Each line of the entries below that includes "instances" belongs in your answer.

SUPPLIED RECORDS:
------------------------------------

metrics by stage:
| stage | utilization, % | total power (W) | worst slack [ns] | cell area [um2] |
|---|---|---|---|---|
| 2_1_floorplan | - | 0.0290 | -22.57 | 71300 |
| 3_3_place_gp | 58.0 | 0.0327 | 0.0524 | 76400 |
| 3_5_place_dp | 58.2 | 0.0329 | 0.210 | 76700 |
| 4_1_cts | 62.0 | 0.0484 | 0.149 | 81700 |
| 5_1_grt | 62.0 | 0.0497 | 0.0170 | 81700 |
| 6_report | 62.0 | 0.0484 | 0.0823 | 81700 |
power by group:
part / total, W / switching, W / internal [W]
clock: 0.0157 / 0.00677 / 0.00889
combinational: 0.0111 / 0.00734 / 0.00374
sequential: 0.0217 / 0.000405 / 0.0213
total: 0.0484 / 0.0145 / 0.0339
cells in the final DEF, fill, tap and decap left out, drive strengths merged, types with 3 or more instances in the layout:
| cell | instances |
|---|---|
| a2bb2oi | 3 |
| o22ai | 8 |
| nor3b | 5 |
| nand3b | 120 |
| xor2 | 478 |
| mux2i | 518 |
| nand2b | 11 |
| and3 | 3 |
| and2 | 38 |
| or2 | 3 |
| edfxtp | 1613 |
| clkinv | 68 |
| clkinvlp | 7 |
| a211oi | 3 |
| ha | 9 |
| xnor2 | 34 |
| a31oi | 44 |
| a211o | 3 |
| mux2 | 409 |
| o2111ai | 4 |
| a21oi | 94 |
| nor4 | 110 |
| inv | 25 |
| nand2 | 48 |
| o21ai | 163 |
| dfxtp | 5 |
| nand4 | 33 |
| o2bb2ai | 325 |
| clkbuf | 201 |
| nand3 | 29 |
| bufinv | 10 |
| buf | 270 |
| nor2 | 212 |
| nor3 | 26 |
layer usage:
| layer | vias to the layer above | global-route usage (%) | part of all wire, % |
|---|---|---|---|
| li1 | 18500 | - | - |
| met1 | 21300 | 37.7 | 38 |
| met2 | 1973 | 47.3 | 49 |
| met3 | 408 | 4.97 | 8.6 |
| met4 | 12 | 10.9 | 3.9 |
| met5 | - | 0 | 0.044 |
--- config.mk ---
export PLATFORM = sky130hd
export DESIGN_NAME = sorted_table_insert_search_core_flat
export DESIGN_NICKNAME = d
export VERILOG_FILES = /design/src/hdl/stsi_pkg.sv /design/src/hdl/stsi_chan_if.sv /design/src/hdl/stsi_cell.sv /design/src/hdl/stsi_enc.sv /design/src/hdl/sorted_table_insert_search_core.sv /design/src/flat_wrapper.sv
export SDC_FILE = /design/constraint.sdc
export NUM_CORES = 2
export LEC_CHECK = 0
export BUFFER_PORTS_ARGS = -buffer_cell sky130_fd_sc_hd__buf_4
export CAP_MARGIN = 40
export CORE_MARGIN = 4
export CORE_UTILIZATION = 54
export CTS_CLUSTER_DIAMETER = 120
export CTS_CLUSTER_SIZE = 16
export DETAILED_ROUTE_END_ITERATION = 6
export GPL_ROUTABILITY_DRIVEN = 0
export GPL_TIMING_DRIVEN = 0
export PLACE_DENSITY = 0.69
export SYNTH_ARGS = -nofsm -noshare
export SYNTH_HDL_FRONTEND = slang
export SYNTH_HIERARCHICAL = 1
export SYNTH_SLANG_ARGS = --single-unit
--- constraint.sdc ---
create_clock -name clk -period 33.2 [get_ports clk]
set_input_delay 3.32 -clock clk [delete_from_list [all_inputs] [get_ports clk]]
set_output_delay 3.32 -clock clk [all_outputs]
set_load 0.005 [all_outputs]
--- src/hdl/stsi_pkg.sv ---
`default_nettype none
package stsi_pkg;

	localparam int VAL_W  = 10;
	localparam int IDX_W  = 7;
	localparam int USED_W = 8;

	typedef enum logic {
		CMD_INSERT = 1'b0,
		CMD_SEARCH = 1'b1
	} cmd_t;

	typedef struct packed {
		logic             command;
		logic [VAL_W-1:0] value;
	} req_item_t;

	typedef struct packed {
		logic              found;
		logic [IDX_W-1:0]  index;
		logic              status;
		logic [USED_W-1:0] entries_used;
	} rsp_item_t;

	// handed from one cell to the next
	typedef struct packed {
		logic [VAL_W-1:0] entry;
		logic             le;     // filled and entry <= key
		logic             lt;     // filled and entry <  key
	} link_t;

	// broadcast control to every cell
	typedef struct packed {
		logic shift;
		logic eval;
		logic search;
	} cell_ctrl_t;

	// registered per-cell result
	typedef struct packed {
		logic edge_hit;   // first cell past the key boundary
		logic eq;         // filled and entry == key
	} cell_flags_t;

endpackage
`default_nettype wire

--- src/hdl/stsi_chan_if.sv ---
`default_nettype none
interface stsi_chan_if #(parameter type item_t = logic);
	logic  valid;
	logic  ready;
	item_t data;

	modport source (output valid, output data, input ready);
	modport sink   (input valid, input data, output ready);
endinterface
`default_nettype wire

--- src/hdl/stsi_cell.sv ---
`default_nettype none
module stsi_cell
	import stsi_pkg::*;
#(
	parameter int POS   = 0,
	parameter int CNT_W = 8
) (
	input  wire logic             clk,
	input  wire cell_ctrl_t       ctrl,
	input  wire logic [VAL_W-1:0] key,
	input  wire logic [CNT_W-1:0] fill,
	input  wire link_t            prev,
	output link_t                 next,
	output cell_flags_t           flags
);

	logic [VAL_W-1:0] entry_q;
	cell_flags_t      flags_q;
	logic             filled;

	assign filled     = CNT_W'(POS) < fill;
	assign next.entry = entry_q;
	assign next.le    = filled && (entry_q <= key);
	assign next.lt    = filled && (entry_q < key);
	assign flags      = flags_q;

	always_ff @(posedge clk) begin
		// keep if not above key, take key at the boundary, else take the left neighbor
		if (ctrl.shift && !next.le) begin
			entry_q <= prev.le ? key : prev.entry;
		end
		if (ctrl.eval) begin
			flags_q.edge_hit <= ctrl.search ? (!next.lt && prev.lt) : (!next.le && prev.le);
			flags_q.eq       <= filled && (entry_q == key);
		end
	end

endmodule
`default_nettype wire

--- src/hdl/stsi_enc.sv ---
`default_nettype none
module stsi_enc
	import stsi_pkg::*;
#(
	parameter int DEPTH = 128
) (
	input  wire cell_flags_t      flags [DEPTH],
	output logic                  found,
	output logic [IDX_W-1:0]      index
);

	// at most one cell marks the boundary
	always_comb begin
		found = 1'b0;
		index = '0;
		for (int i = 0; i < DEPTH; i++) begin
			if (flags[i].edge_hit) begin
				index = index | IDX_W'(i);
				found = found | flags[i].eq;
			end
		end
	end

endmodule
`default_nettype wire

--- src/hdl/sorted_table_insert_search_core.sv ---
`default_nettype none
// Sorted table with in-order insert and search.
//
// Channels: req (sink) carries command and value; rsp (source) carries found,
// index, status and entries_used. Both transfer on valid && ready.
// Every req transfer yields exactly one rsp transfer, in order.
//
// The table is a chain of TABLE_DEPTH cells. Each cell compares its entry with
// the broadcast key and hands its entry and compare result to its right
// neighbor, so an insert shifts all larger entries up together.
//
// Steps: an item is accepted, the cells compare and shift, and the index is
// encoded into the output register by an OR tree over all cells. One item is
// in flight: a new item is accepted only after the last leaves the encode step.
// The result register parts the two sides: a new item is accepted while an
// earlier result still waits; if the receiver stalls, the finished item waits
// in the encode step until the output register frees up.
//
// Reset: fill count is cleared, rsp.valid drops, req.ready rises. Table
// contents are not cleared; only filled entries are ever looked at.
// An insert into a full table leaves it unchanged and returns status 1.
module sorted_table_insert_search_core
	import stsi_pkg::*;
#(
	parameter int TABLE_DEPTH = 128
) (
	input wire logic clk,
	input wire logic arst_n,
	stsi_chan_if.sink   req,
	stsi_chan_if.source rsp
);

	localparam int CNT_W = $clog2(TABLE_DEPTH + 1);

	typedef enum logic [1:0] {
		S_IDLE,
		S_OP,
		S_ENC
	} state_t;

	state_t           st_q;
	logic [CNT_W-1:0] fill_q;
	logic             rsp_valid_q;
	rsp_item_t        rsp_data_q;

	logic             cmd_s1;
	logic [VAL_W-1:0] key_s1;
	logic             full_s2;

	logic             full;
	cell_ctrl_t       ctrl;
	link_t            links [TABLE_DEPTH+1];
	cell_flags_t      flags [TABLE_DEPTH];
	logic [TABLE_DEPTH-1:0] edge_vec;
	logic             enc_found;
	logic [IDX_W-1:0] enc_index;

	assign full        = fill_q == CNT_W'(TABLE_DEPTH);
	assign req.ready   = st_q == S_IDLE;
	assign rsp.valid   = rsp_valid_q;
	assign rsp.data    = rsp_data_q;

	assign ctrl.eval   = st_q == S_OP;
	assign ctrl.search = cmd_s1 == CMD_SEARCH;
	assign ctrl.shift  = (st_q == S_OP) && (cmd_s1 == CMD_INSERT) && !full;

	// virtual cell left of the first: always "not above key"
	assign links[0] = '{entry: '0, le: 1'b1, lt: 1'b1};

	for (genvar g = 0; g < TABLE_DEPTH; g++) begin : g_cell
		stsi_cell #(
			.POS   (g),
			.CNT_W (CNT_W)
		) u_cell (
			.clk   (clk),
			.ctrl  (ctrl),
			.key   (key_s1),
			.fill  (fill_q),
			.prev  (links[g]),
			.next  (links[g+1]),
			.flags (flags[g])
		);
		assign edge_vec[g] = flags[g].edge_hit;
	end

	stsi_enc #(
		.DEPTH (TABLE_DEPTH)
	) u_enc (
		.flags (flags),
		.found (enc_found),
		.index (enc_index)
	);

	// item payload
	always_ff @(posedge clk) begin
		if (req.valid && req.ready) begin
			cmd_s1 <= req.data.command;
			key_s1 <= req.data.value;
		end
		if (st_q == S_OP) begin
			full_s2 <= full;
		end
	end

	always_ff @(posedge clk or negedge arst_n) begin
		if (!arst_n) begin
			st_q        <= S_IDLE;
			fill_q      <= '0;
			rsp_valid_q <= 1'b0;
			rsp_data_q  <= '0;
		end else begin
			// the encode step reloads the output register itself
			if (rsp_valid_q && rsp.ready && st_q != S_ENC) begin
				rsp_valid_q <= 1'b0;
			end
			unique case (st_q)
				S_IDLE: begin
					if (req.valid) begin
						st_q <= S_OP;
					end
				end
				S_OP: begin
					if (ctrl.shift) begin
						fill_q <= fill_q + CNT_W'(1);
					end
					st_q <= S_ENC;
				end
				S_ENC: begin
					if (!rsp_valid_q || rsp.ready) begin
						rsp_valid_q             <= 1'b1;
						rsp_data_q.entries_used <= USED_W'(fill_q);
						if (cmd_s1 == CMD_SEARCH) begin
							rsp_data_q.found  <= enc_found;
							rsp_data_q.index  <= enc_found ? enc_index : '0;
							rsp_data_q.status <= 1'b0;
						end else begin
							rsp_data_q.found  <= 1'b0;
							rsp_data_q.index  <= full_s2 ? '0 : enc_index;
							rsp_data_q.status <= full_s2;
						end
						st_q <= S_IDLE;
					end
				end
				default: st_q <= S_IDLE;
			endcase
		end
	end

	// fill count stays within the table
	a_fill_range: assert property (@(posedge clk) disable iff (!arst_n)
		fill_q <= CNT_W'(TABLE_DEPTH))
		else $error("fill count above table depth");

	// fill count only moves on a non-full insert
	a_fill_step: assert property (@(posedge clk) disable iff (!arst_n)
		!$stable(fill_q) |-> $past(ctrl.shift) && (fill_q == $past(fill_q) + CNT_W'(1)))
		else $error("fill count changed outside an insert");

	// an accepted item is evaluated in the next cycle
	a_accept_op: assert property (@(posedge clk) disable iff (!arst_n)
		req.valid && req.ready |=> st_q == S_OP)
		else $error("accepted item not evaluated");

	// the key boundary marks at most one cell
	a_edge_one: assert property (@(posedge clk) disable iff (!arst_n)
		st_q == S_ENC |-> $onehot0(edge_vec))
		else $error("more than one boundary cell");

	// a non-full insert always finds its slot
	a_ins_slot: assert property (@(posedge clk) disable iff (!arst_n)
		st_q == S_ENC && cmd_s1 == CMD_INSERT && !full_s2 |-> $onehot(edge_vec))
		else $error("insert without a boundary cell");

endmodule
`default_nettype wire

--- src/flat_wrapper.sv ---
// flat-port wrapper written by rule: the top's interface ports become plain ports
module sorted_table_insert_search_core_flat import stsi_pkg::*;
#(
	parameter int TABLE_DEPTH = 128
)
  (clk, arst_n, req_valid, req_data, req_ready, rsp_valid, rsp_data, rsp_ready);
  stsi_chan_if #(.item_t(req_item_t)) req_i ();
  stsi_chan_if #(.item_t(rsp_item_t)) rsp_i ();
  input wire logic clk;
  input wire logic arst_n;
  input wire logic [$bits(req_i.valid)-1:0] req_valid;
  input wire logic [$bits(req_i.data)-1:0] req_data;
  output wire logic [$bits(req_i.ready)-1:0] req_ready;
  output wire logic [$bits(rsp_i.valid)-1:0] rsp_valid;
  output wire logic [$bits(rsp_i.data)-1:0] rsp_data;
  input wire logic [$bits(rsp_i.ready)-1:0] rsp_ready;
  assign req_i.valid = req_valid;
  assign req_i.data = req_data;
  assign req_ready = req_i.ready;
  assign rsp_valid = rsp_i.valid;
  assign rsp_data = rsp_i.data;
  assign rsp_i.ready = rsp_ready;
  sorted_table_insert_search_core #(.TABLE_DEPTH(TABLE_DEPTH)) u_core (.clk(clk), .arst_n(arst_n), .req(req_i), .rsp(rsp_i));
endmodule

------------------------------------

TASK ANSWER:
cells in the final DEF, fill, tap and decap left out, drive strengths merged, types with 3 or more instances in the layout:
| cell | instances |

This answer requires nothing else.